🤖 AI Summary
To address label noise in object detection—primarily arising from annotator subjectivity, especially under ambiguous boundaries or occlusion—this paper proposes a lightweight and robust training paradigm. Methodologically, it first leverages foundation models (e.g., SAM or CLIP) to pre-correct raw bounding-box annotations, thereby mitigating boundary uncertainty. It then integrates a multiple-instance learning (MIL) framework to relax reliance on precise box-level supervision. Finally, only the detection head is fine-tuned, enabling efficient adaptation in few-shot settings.

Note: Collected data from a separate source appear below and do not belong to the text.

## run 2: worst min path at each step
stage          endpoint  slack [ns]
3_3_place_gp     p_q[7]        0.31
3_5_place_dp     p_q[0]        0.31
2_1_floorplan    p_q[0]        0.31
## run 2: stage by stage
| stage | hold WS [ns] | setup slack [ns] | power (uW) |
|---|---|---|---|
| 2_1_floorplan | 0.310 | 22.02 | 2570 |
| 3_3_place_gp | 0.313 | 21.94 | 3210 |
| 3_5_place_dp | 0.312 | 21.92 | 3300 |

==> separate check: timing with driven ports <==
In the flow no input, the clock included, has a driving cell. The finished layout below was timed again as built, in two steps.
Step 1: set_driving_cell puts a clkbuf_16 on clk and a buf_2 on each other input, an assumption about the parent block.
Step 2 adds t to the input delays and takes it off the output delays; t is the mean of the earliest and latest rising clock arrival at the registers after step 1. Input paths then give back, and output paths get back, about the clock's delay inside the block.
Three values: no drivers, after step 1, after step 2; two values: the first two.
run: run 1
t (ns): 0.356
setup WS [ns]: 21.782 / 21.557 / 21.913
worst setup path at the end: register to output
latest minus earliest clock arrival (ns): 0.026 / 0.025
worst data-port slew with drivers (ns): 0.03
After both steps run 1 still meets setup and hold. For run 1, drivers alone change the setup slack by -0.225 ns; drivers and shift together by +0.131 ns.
Background: an optimization exercise with open tools, aiming at a short achievable clock period and few clock cycles. Do not read the settings as production practice.
No functional check of the RTL was part of any run shown here.
Power and IR drop assume default switching activity.

--- design.v ---
module alu (
  input  [31:0] a,
  input  [31:0] op2,
  input         sub,       
  input         usec,      
  input         cflag,
  input  [1:0]  lop,       
  output [31:0] result,
  output        cout,
  output        zero);
  wire [31:0] b2 = sub ? ~op2 : op2;
  wire        cin = usec ? cflag : sub;
  wire [32:0] sum = {1'b0, a} + {1'b0, b2} + {32'b0, cin};
  reg  [31:0] lres;
  always @(*)
    case (lop)
      2'd1: lres = a & op2;
      2'd2: lres = a ^ op2;
      default: lres = a | op2;
    endcase
  assign result = (lop == 2'd0) ? sum[31:0] : lres;
  assign cout = sub ? ~sum[32] : sum[32];
  wire [31:0] hs = a ^ b2;
  wire [31:0] cy = {a[30:0] | b2[30:0], cin};
  wire zarith = &(hs ~^ cy);
  assign zero = (lop == 2'd0) ? zarith : ~|lres;
endmodule
module decode (
  input  [31:0] inst,
  output        isbr,
  output        isld,
  output        isst,
  output        use_rn,
  output        use_rm,
  output        use_rd,      
  output        wreg,        
  output [3:0]  wrd,
  output        setf,        
  output        setc,        
  output        sub,
  output        usec,
  output [1:0]  lop,
  output        zeroa,       
  output        useimm,
  output [31:0] imm);
  wire       b27 = inst[27];
  wire       b26 = inst[26];
  wire       i   = inst[25];
  wire [3:0] op  = inst[24:21];
  wire       s   = inst[20];
  wire       isdp = ~b27 & ~b26;
  wire       ismem = ~b27 & b26;
  assign isbr = b27;
  assign isld = ismem & inst[20];
  assign isst = ismem & ~inst[20];
  wire is_mov = (op == 4'd13);
  wire is_cmp = (op == 4'd10);
  wire is_and = (op == 4'd0);
  wire is_eor = (op == 4'd1);
  wire is_orr = (op == 4'd12);
  wire is_add = (op == 4'd4);
  wire is_adc = (op == 4'd5);
  wire is_sbc = (op == 4'd6);
  wire logic_op = is_and | is_eor | is_orr;
  assign use_rn = ismem | (isdp & ~is_mov);
  assign use_rm = (isdp & ~i) | (ismem & i);
  assign use_rd = isst;
  assign wreg = (isdp & ~is_cmp) | isld | (b27 & inst[24]);
  assign wrd = b27 ? 4'd14 : inst[15:12];
  assign setf = isdp & (s | is_cmp);
  assign setc = isdp & (s | is_cmp) & ~logic_op;
  assign sub = ismem ? ~inst[23] : (isdp & ~(is_add | is_adc | is_mov));
  assign usec = isdp & (is_adc | is_sbc);
  assign lop = ~isdp ? 2'd0 : is_and ? 2'd1 : is_eor ? 2'd2 : is_orr ? 2'd3 : 2'd0;
  assign zeroa = isdp & is_mov;
  assign useimm = b27 | (isdp & i) | (ismem & ~i);
  assign imm = b27 ? 32'd0 : isdp ? {{24{inst[7]}}, inst[7:0]} : {20'd0, inst[11:0]};
endmodule
module armreduced(
  input clk,
  input reset,
  output [31:0] pc,
  input [31:0] inst,
  input nIRQ,
  output [3:0] be,
  output [31:0] memaddr,
  output memwrite,
  output memread,
  output [31:0] writedata,
  input [31:0] readdata);
  localparam NB = 8;            
  localparam LB = 3;
  reg [11:2] pcf;               
  reg [31:2] p_t, p_n, a_t, a_n;
  reg        p_s, a_s;
  reg [11:2] d_lo;              
  reg [32*15-1:0] rf;           
  reg zf, cf;
  reg [NB-1:0]    bt_v;
  reg [10*NB-1:0] bt_tag;
  reg [10*NB-1:0] bt_tgt;
  reg             bu_v;         
  reg [11:2]      bu_pc, bu_tgt;
  reg        d_valid, d_pt, d_setf;
  reg [31:0] ir;
  reg        e_valid, e_ld, e_st, e_wreg, e_setf, e_setc, e_sub, e_usec;
  reg [1:0]  e_lop;
  reg [3:0]  e_cond, e_rd;
  reg [31:0] e_a, e_b, e_s;
  reg        e_fa, e_fb, e_fs;
  reg        m_wen, m_ld, m_st;
  reg [3:0]  m_rd;
  reg [31:0] m_res, m_sd;
  assign be = 4'b1111;
  assign memaddr = m_res;
  assign memwrite = m_st;
  assign memread = m_ld;
  assign writedata = m_sd;
  assign pc = {20'd0, pcf, 2'b00};
  wire [31:0] wdata = m_ld ? readdata : m_res;
  wire e_cok = (e_cond[3:1] == 3'b111) | (e_cond[0] ^ zf);
  wire e_exec = e_valid & e_cok;
  wire [31:0] ea = e_fa ? m_res : e_a;
  wire [31:0] eb = e_fb ? m_res : e_b;
  wire [31:0] es = e_fs ? wdata : e_s;
  wire [31:0] alu_res;
  wire        alu_c, alu_z;
  alu ex (.a(ea), .op2(eb), .sub(e_sub), .usec(e_usec), .cflag(cf), .lop(e_lop),
    .result(alu_res), .cout(alu_c), .zero(alu_z));
  wire e_wz = e_exec & e_setf;
  wire znext = e_wz ? alu_z : zf;    
  wire [LB-1:0] bi = pcf[LB+1:2];
  wire          bhit = bt_v[bi] & (bt_tag[bi*10 +: 10] == pcf);
  wire [11:2]   bpred = bt_tgt[bi*10 +: 10];
  wire [11:2]   pcf4 = pcf + 10'd1;
  wire          i_zk = ~(d_valid & d_setf) & ~(e_valid & e_setf);
  wire          i_taken = inst[27] & ((inst[31:29] == 3'b111) | (i_zk & (inst[28] ^ zf)));
  wire [11:2]   i_tgt = pcf + 10'd2 + inst[9:0];
  wire f_br, f_ld, f_st, f_urn, f_urm, f_urd, f_wreg, f_setf, f_setc, f_sub, f_usec, f_zeroa, f_useimm;
  wire [1:0] f_lop;
  wire [3:0] f_wrd;
  wire [31:0] f_imm;
  decode dec (.inst(ir), .isbr(f_br), .isld(f_ld), .isst(f_st), .use_rn(f_urn), .use_rm(f_urm),
    .use_rd(f_urd), .wreg(f_wreg), .wrd(f_wrd), .setf(f_setf), .setc(f_setc), .sub(f_sub),
    .usec(f_usec), .lop(f_lop), .zeroa(f_zeroa), .useimm(f_useimm), .imm(f_imm));
  wire [3:0] rn = ir[19:16];
  wire [3:0] rm = ir[3:0];
  wire [3:0] rd = ir[15:12];
  wire [4:0] sh = ir[11:7];
  wire [31:2] off = {{6{ir[23]}}, ir[23:0]};
  wire [31:2] off2 = off + 30'd2;
  wire [31:2] d_pc8 = p_s ? p_t : p_n;
  wire [31:2] d_pc4 = p_s ? (p_t - 30'd1) : (p_n - 30'd1);
  wire [31:2] d_tgt = p_s ? (p_t + off) : (p_n + off);         
  wire [31:2] d_tgt8 = p_s ? (p_t + off2) : (p_n + off2);      
  wire [31:2] d_nxt8 = p_s ? (p_t + 30'd1) : (p_n + 30'd1);    
  wire [11:2] d_lo4 = d_lo + 10'd1;
  wire [31:0] vn = (rn == 4'd15) ? {d_pc8, 2'b00} : (m_wen && m_rd == rn) ? wdata : rf[rn*32 +: 32];
  wire [31:0] vm = (rm == 4'd15) ? {d_pc8, 2'b00} : (m_wen && m_rd == rm) ? wdata : rf[rm*32 +: 32];
  wire [31:0] vd = (rd == 4'd15) ? {d_pc8, 2'b00} : (m_wen && m_rd == rd) ? wdata : rf[rd*32 +: 32];
  wire e_w = e_valid & e_wreg;
  wire e_wx = e_exec & e_wreg;   
  wire hit_n = e_w & (e_rd == rn);
  wire hit_m = e_w & (e_rd == rm);
  wire hit_d = e_w & (e_rd == rd);
  wire stall = d_valid & ((f_urn & hit_n & e_ld) | (f_urm & hit_m & (e_ld | (sh != 5'd0))));
  wire d_cok = (ir[31:29] == 3'b111) | (ir[28] ^ znext);
  wire d_taken = f_br & d_cok;
  wire d_redirect = d_valid & (d_taken != d_pt);
  integer k;
  always @(posedge clk) begin
    if (reset) begin
      pcf <= 10'd0;
      a_n <= 30'd2;
      a_s <= 1'b0;
      rf <= {(32*15){1'b0}};
      zf <= 1'b0;
      cf <= 1'b0;
      bt_v <= {NB{1'b0}};
      bu_v <= 1'b0;
      d_valid <= 1'b0;
      e_valid <= 1'b0;
      m_wen <= 1'b0;
      m_ld <= 1'b0;
      m_st <= 1'b0;
    end else begin
      if (m_wen)
        for (k = 0; k < 15; k = k + 1)
          if (m_rd == k) rf[k*32 +: 32] <= wdata;
      if (e_wz) zf <= alu_z;
      if (e_exec & e_setc) cf <= alu_c;
      m_wen <= e_exec & e_wreg;
      m_ld <= e_exec & e_ld;
      m_st <= e_exec & e_st;
      e_valid <= d_valid & ~stall & (~f_br | f_wreg);
      if (d_redirect) d_valid <= 1'b0;
      else if (!stall) d_valid <= 1'b1;
      bu_v <= d_redirect & d_taken;
      if (bu_v)
        for (k = 0; k < NB; k = k + 1)
          if (bu_pc[LB+1:2] == k) begin
            bt_v[k] <= 1'b1;
            bt_tag[k*10 +: 10] <= bu_pc;
            bt_tgt[k*10 +: 10] <= bu_tgt;
          end
      if (d_redirect) pcf <= d_taken ? d_tgt[11:2] : d_lo4;
      else if (stall) pcf <= pcf;
      else if (i_taken) pcf <= i_tgt;
      else if (bhit) pcf <= bpred;
      else pcf <= pcf4;
    end
    if (!stall) begin
      ir <= inst;
      p_t <= d_valid ? d_tgt8 : a_t;
      p_n <= d_valid ? d_nxt8 : a_n;
      d_lo <= pcf;
      p_s <= d_valid ? d_taken : a_s;
      d_pt <= i_taken | bhit;
      d_setf <= ~inst[27] & ~inst[26] & (inst[20] | (inst[24:21] == 4'd10));
    end
    if (d_valid) begin
      a_t <= d_tgt8;
      a_n <= d_nxt8;
      a_s <= d_taken;
    end
    bu_pc <= d_lo;
    bu_tgt <= d_tgt[11:2];
    m_rd <= e_rd;
    m_res <= alu_res;
    m_sd <= es;
    e_ld <= f_ld;
    e_st <= f_st;
    e_wreg <= f_wreg;
    e_setf <= f_setf;
    e_setc <= f_setc;
    e_sub <= f_sub;
    e_usec <= f_usec;
    e_lop <= f_lop;
    e_cond <= ir[31:28];
    e_rd <= f_wrd;
    e_a <= f_br ? {d_pc4, 2'b00} : f_zeroa ? 32'd0 : vn;
    e_b <= f_useimm ? f_imm : (vm << sh);
    e_s <= vd;
    e_fa <= e_wx & (e_rd == rn) & ~f_br & ~f_zeroa;
    e_fb <= e_wx & (e_rd == rm) & ~f_useimm;
    e_fs <= e_wx & (e_rd == rd);
  end
endmodule
--- flow/run.sh ---
#!/bin/bash
# Standard ORFS layout, with timing repair asked to leave extra setup margin
# so that it optimises the paths beyond what the 12 ns clock requires.
set -euo pipefail
bash standard.sh SETUP_SLACK_MARGIN=8 finish > standard.log 2>&1
--- standard.sh ---
#!/bin/bash
# synth_recipe.tcl (not shown) runs the flow's synth.tcl, then flattens the netlist and writes it again
# the make line also repeats each setting of config.mk as NAME=value (left out here)
make -C /OpenROAD-flow-scripts/flow DESIGN_CONFIG=/design/flow/config.mk WORK_HOME=/design/flow/orfs CLKGATE_MAP_FILE= SYNTH_SCRIPT=/design/flow/synth_recipe.tcl "${@:-finish}"
--- config.mk ---
export PLATFORM = sky130hd
export DESIGN_NAME = armreduced
export DESIGN_NICKNAME = armreduced
export VERILOG_FILES = /design/flow/design.v
export SDC_FILE = /design/flow/constraint.sdc
export NUM_CORES = 4
export LEC_CHECK = 0
export CAP_MARGIN = 20
export CORE_MARGIN = 2
export CORE_UTILIZATION = 40
export SLEW_MARGIN = 20
--- constraint.sdc ---
create_clock -name core_clock -period 12.0 [get_ports {clk}]
set_input_delay 2.4000 -clock core_clock [delete_from_list [all_inputs] [get_ports {clk}]]
set_output_delay 2.4000 -clock core_clock [all_outputs]
set_load 0.01 [all_outputs]
==> impl_results.md, run 1 <==
- Status: finished clean
- Synth Area per Inst: 10.4 um^2
- Cell taking the most area after synthesis: dfxtp_1
- Mapped Cells: 5779
- CTS tree: done
- DRC viols: 0
- Max Freq: 0.245 GHz
- Starting DRT DRC Count: just over 6000
- Clock slew at reported path FFs: ~0.070 ns
- Clock sinks: 1036
- Layout cells sized above 1: 0.237
- Power, Total: 11.9 mW
- Io pins: 169
- Via count: 49200
- Final GP Congestion: 0.958
- Number of global-route vias before repair: 46300
- Worst hold path cell count: 0
- Final hold viol count: 0
- Core Region: ~150000 um^2
- FF-to-FF setup slack: between 7 and 8 ns
- First-pass GRT wire length: about 320000 um
- Hold Crit Class: flip-flop to flip-flop
- Die X: 391 um
- Routed Wire Length: roughly 220000 um
- Tmin final: 4.08 ns
- Row count: 141
- Worst vdd ir: 0.000123 V
- Tot GR Track Use: 0.282
- HPWL Detailed: 135000 um
- R2r endpoint: pcf[11]$_SDFFE_PP0P_
- Max transition margin: 0.165
- Unrepaired setup endpoints after global routing: yes
- H-tree depth: 3
- Worst Hold Endpoint: e_cond[2]$_DFF_P_
- #FFs+latches synth: 1036
- Area growth from synthesis to layout: 19.5%
- Async SR Flop Fraction: 0
- Power per cell area: 167 nW/um^2
- Commonest cells post-synth: 774 x nor2_1, 740 x dfxtp_1, 523 x a211oi_1
- Sequential share of the synthesized area: 0.396
- First-pass DRT Iterations: 8
- Reg-to-reg critical path startpoint: e_fb$_DFF_P_
- Die Y: 391 um
- Worst-Margin Slew: 1.25 ns
- Pin count of the biggest net entering global routing: 114
- Final Cycle Share: 0.340
- Fin nets: 6093
- Clk Latency, worst-skew pair: 0.79 ns
- Routed Antenna Nets: 0
- Pins Over Slew Limit: 0
- Worst hold start: ir[30]$_DFFE_PN_
- CP Launch Type: flip-flop
- Worst EP required: 12.68 ns
- Post-synth top flop: dfxtp_1
- Synth warn: 2
- Die area: approximately 150000 um^2
- Area share of the largest cell type after synthesis: 0.248
- Synth top area cells: dfxtp_1 25%, edfxtp_1 15%, mux4_2 12%
- Distinct cells, synth: 99
- Critical path type: flip-flop to flip-flop
- Total gr overflow: 0
- WL per Instance: 28.2 um
- Hold buffers post-CTS: 0
- Total negative slack: 0 ns
- Antenna violations before repair: 11
- Port Buffers: 141
- Count leader, synth: nor2_1
- Worst r2r path cells: 16
- Element type at the critical path end: flip-flop
- Worst clock skew: 0.0722 ns
- Final setup fails: 0
- Clock root buffer: clkbuf_16
- EDFF count, synth: 296
- Leak pwr: 26.2 nW
- Crit path DAT: 4.76 ns
- Initial core utilization: 0.404
- Number of CTS-inserted buffers: 115
- Mapped Area: 59800 um^2
- Max-Cap Viols: 0
- Crit-path max FO: 8
- Vias per std cell: 6.25
- Clock Tree Buf Depth: 3
[through the flow]
stage | util | hold WS, ns | cells | instance area, um^2 | worst slack (ns)
final | 0.482 | 0.405 | 7863 | 71500 | 7.92
after global routing | 0.482 | 0.424 | 7862 | 71500 | 7.80
after floorplan | - | 0.369 | 5803 | 60300 | 7.43
after CTS | 0.471 | 0.403 | 7811 | 69800 | 7.91
after detailed placement | 0.425 | 0.387 | 7471 | 62900 | 6.34
after global placement | 0.425 | 0.383 | 7471 | 62900 | 6.33
[repair_timing]
item / in CTS / in global routing
setup buffers: 104 / 48
gates cloned: 20 / 3
setup endpoints to repair: 502 / 231
gates resized for setup: 469 / 260
pin swaps: 52 / 89
[worst max-delay path by stage]
stage / start / endpoint / slack (ns)
2_1_floorplan: inst[1] / pcf[11]$_SDFFE_PP0P_ / 7.43
3_3_place_gp: readdata[6] / e_b[27]$_DFF_P_ / 6.33
3_5_place_dp: readdata[6] / e_b[27]$_DFF_P_ / 6.34
4_1_cts: ir[2]$_DFFE_PN_ / p_t[29]$_DFFE_PN_ / 7.91
5_1_grt: e_fb$_DFF_P_ / pcf[11]$_SDFFE_PP0P_ / 7.80
6_report: e_fb$_DFF_P_ / pcf[11]$_SDFFE_PP0P_ / 7.92
[worst max-delay path, stage by stage, from the launching register on]
cell and delay, ns:
dfxtp_4 0.37, buf_12 0.14, clkbuf_16 0.21, mux2i_4 0.31
ha_4 0.24, a22oi_2 0.19, mux2i_4 0.13, nor4bb_4 0.39
nand4_1 0.28, o31ai_4 0.34, buf_12 0.16, mux2i_4 0.25
nand2_4 0.14, xnor2_4 0.23, buf_6 0.17, and2_4 0.15
o32ai_2 0.25
[where the power goes]
group          internal, mW  switching [mW]  leakage (nW)
registers              4.06           0.375          8.98
clock network          2.19            1.60          1.98
logic                  1.46            2.26          15.2
total                  7.71            4.23          26.2
[cell families after synthesis]
| logic type | after synthesis | share of synthesized area |
|---|---|---|
| other | 2 | 0.000125 |
| muxes | 839 | 0.213 |
| adders and majority gates | 193 | 0.0410 |
| and+or+nand+nor | 1355 | 0.0992 |
| buffers and inverters | 712 | 0.0528 |
| DFF | 1036 | 0.396 |
| AOI/OAI and AO/OA | 1392 | 0.161 |
| xor gates and xnor gates | 250 | 0.0366 |
[registers in the layout (all words and copies together) (netlist names), 8 cells and up]
register / count
rf: 480
bt_tag: 80
bt_tgt: 80
e_a: 32
e_b: 32
e_s: 32
ir: 32
m_res: 32
m_sd: 32
a_n: 30
a_t: 30
p_n: 30
p_t: 30
bu_pc: 10
bu_tgt: 10
d_lo: 10
pcf: 10
bt_v: 8
[metal layers]
layer  up-vias  track usage  share of wire
li1      21700            -              -
met1     24300        0.391           0.41
met2      2612        0.422           0.44
met3       537       0.0629           0.10
met4         6        0.122          0.045
met5         -            0        0.00020
[cell type report]
cell class,count,area (um^2)
multi-input cells,4057,35800
repair buffers,439,4650
inverters,184,723
clock inverters,58,744
well taps,1930,2410
clock buffers,158,3330
flip-flops and latches,1036,23900
diodes,1,2.50
fillers,13300,76700
[cells in the final DEF (no fill, tap or decap), types with 22 or more instances in the layout]
master	instances
a21o_1	80
nand2_1	229
buf_6	27
a21oi_1	188
o21ai_0	155
a221oi_1	42
buf_12	30
a221o_1	22
and3_1	25
dfxtp_1	692
mux4_2	318
xor2_1	77
o21ai_1	31
mux2i_1	277
clkdlybuf4s50_1	36
dfxtp_4	38
mux2i_4	65
dlygate4sd2_1	84
o211ai_1	78
mux2i_2	51
nand4_1	25
nor2_1	749
a22oi_1	49
conb_1	26
buf_4	205
a211oi_1	517
inv_1	160
xnor2_1	157
nor3_1	42
mux2_2	103
clkbuf_16	123
edfxtp_1	296
ha_1	151
nand3_1	73
==> run 2, diff against run 1 <==
==> flow/run.sh (replaced) <==
#!/bin/bash
# Standard ORFS layout, with timing repair asked to leave extra setup margin
# so that it optimises the paths beyond what the 12 ns clock requires.
set -euo pipefail
bash standard.sh SETUP_SLACK_MARGIN=10 finish > standard.log 2>&1
==> run 2 against run 1 <==
Compared with the run above:
- cell count rose by 9.4%
- worst hold slack got worse by 0.0079 ns
- combinational power rose by about 70%
- non-clock buffer count rose by 708
- highest routed layer unchanged
- clock power barely moved
- power rose by 21%
- global-route usage rose by 6.6 points
- synthesized cell count did not move
==> impl_results.md, run 2 <==
- Status: finished clean
- Area growth from synthesis to layout: 49.0%
- Element type at the critical path end: flip-flop
- Clock slew at reported path FFs: 0.06 ns (about the same)
- Filler cells: 11200 (-16%)
- Io pins: 169 (unchanged)
- Count leader, synth: nor2_1
- Synth warn: 2 (unchanged)
- Sequential share of the synthesized area: 0.396 (unchanged)
- Clock sinks: 1036 (unchanged)
- Power per cell area: 162 nW/um^2 (-3.0%)
- Max transition margin: 0.191 (+0.0266)
- Distinct cells, synth: 99 (unchanged)
- Pins Over Slew Limit: 0 (unchanged)
- Sw Pwr: 5.29 mW (+25%)
- H-tree depth: 3 (unchanged)
- Synth Area per Inst: 10.4 um^2 (unchanged)
- Commonest non-fill, non-tap cells in the layout: 718 x nor2_1, 657 x dfxtp_1, 481 x a211oi_2
- Critical path type: flip-flop to flip-flop
- Total gr overflow: 0 (unchanged)
- Pin count of the biggest net entering global routing: 65 (-43%)
- Die Y: 391 um (unchanged)
- Fin nets: 6823 (+12%)
- WL per Instance: 32.7 um (+16%)
- Initial core utilization: 0.404 (unchanged)
- Int Pwr: 9.17 mW (+19%)
- Mapped Cells: 5779 (unchanged)
- Worst clock skew: 0.101 ns (+0.0288 ns)
- Layout cells sized above 1: 0.473 (+0.236)
- Async SR Flop Fraction: 0 (unchanged)
- Max-Cap Viols: 0 (unchanged)
- Cell taking the most area after synthesis: dfxtp_1
- Power, Total: 14.5 mW (+21%)
- Final hold viol count: 0 (unchanged)
- Hold Crit Class: flip-flop to flip-flop
- Clk Latency, worst-skew pair: 0.82 ns (+0.03 ns)
- #FFs+latches synth: 1036 (unchanged)
- Commonest cells post-synth: 774 x nor2_1, 740 x dfxtp_1, 523 x a211oi_1
- Die area: 153000 um^2 (unchanged)
- CTS tree: done
- CP Launch Type: flip-flop
- Number of global-route vias before repair: 53700 (+16%)
- Clock Tree Buf Depth: 3 (unchanged)
- Via count: 56900 (+16%)
- Starting DRT DRC Count: 8493 (+40%)
- Area share of the largest cell type after synthesis: 0.248 (unchanged)
- Regs by FF count: rf x480, bt_tag x80, bt_tgt x80
- First-pass GRT wire length: 387000 um (+21%)
- Final Cycle Share: 0.344 (+0.00458)
- Slowest stage delay, CP: 0.44 ns (+0.05 ns)
- Worst-Margin Slew: 1.21 ns (-0.0399 ns)
- Leak pwr: 33.2 nW (+27%)
- Buf+Inv Stages, Crit Path: 6 (+2)
- Routed Antenna Nets: 0 (unchanged)
- Unrepaired setup endpoints after global routing: yes
- Vias per std cell: 6.61 (+5.8%)
- HPWL Detailed: 141000 um (+4.5%)
- Row count: 141 (unchanged)
- Mapped Area: 59800 um^2 (unchanged)
- Routed Wire Length: 281000 um (+27%)
- Final setup fails: 0 (unchanged)
- Clock network fraction of total power: 0.261 (-0.056)
- Antenna violations before repair: 6 (-5)
- Crit-path max FO: 7 (-1)
- Final GP Congestion: 0.959 (about the same)
- DRC viols: 0 (unchanged)
- Hold buffers post-CTS: 0 (unchanged)
- Post-synth top flop: dfxtp_1
- Top Family by Delay on Critical Path: compound AO/OA/AOI/OAI gates
- Hold WS: 0.397 ns (-0.00790 ns)
- Worst EP required: 12.63 ns (-0.05 ns)
- Max Freq: 0.242 GHz (-1.3%)
- PnR worst setup slack: 7.87 ns (-0.0550 ns)
- First-pass DRT Iterations: 9 (+1)
- Switching share of power: 0.366 (+0.0115)
- Number of CTS-inserted buffers: 113 (-1.7%)
- CP Cell Sequence: buf_12 -> buf_4 -> buf_12 -> buf_8 -> and3b_2 -> clkbuf_16 -> a221oi_2 -> a221o_1 -> nand3_2 -> a22oi_2 -> buf_4 -> o21a_1 -> mux2_2 -> mux2i_2 -> mux2_4 -> a221o_1
- Post-Place Setup Slack: 6.11 ns (-0.227 ns)
- Port Buffers: 141 (unchanged)
- Die X: 391 um (unchanged)
- Sequential share of power: 0.302 (-0.069)
- Combinational Power Share: 0.437 (+0.125)
- Tot GR Track Use: 0.349 (+0.0665)
- Worst vdd ir: 0.000143 V (+17%)
- Tmin final: 4.13 ns (+0.0550 ns)
- Synth top area cells: dfxtp_1 25%, edfxtp_1 15%, mux4_2 12%
- EDFF count, synth: 296 (unchanged)
- Clock root buffer: clkbuf_16
- Total negative slack: 0 ns (unchanged)
- Crit-path slowest cell: edfxtp_1
- Most common cell after layout, fill and taps aside: nor2_1
- Core Region: 148000 um^2 (unchanged)
- Top reg by flops: rf
- Max FFs per register: 480 (unchanged)
- Crit path DAT: 4.76 ns (about the same)
run 2: cell counts after synthesis:
Identical to the previous run, type by type.
run 2: per-layer routing:
layer,track usage,share of wire,wire (um),up-vias
met3,0.0979,0.13,37600,1154
met1,0.460,0.37,104000,28200
met4,0.219,0.079,22200,6
met2,0.502,0.42,117000,4218
li1,-,-,-,23300
met5,0,0.00021,59,-
run 2: cell families after synthesis:
group / after synthesis / share of synthesized area
compound gates: 1392 / 0.161
xor+xnor: 250 / 0.0366
fa+ha+maj: 193 / 0.0410
buf+inv: 712 / 0.0528
flops: 1036 / 0.396
mux: 839 / 0.213
other cells: 2 / 0.000125
simple gates: 1355 / 0.0992
run 2: repair_timing:
action	CTS	global route
pin swaps	240	218
gates cloned	167	16
hold endpoints to repair	0	0
setup buffers	555	188
setup endpoints to repair	1205	1170
gates resized for setup	1849	426
run 2: worst paths after layout:
path,startpoint,to,slack (ns),cells past startpoint
worst max-delay path,ir[2]$_DFFE_PN_,e_b[19]$_DFF_P_,7.87,16
worst min-delay path,ir[29]$_DFFE_PN_,e_cond[1]$_DFF_P_,0.40,0
worst max register to register,ir[2]$_DFFE_PN_,e_b[19]$_DFF_P_,7.87,16
worst min register to register,ir[29]$_DFFE_PN_,e_cond[1]$_DFF_P_,0.40,0
run 2: area by class of cell:
type / instances / area [um^2] / share of cell area
Multi-Input combinational cell: 4081 / 41800 / 0.469
Sequential cell: 1036 / 23900 / 0.268
Timing Repair Buffer: 1147 / 16200 / 0.182
Clock buffer: 153 / 3190 / 0.0358
Tap cell: 1930 / 2410 / 0.0271
Clock inverter: 61 / 791 / 0.00887
Inverter: 184 / 779 / 0.00874
Antenna cell: 7 / 17.5 / 0.000197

The approach achieves state-of-the-art performance on both standard and few-shot detection benchmarks, significantly outperforming existing label-noise mitigation methods. Its key contributions include: (i) the first use of foundation models for annotation pre-correction in detection; (ii) synergistic coupling of MIL with foundation-model-guided refinement; and (iii) high efficiency, architectural simplicity, and strong generalization—particularly under data-scarce conditions.
📝 Abstract
Collecting high quality data for object detection tasks is challenging due to the inherent subjectivity in labeling the boundaries of an object. This makes it difficult to not only collect consistent annotations across a dataset but also to validate them, as no two annotators are likely to label the same object using the exact same coordinates. These challenges are further compounded when object boundaries are partially visible or blurred, which can be the case in many domains. Training on noisy annotations significantly degrades detector performance, rendering them unusable, particularly in few-shot settings, where just a few corrupted annotations can impact model performance. In this work, we propose FMG-Det, a simple, efficient methodology for training models with noisy annotations. More specifically, we propose combining a multiple instance learning (MIL) framework with a pre-processing pipeline that leverages powerful foundation models to correct labels prior to training. This pre-processing pipeline, along with slight modifications to the detector head, results in state-of-the-art performance across a number of datasets, for both standard and few-shot scenarios, while being much simpler and more efficient than other approaches.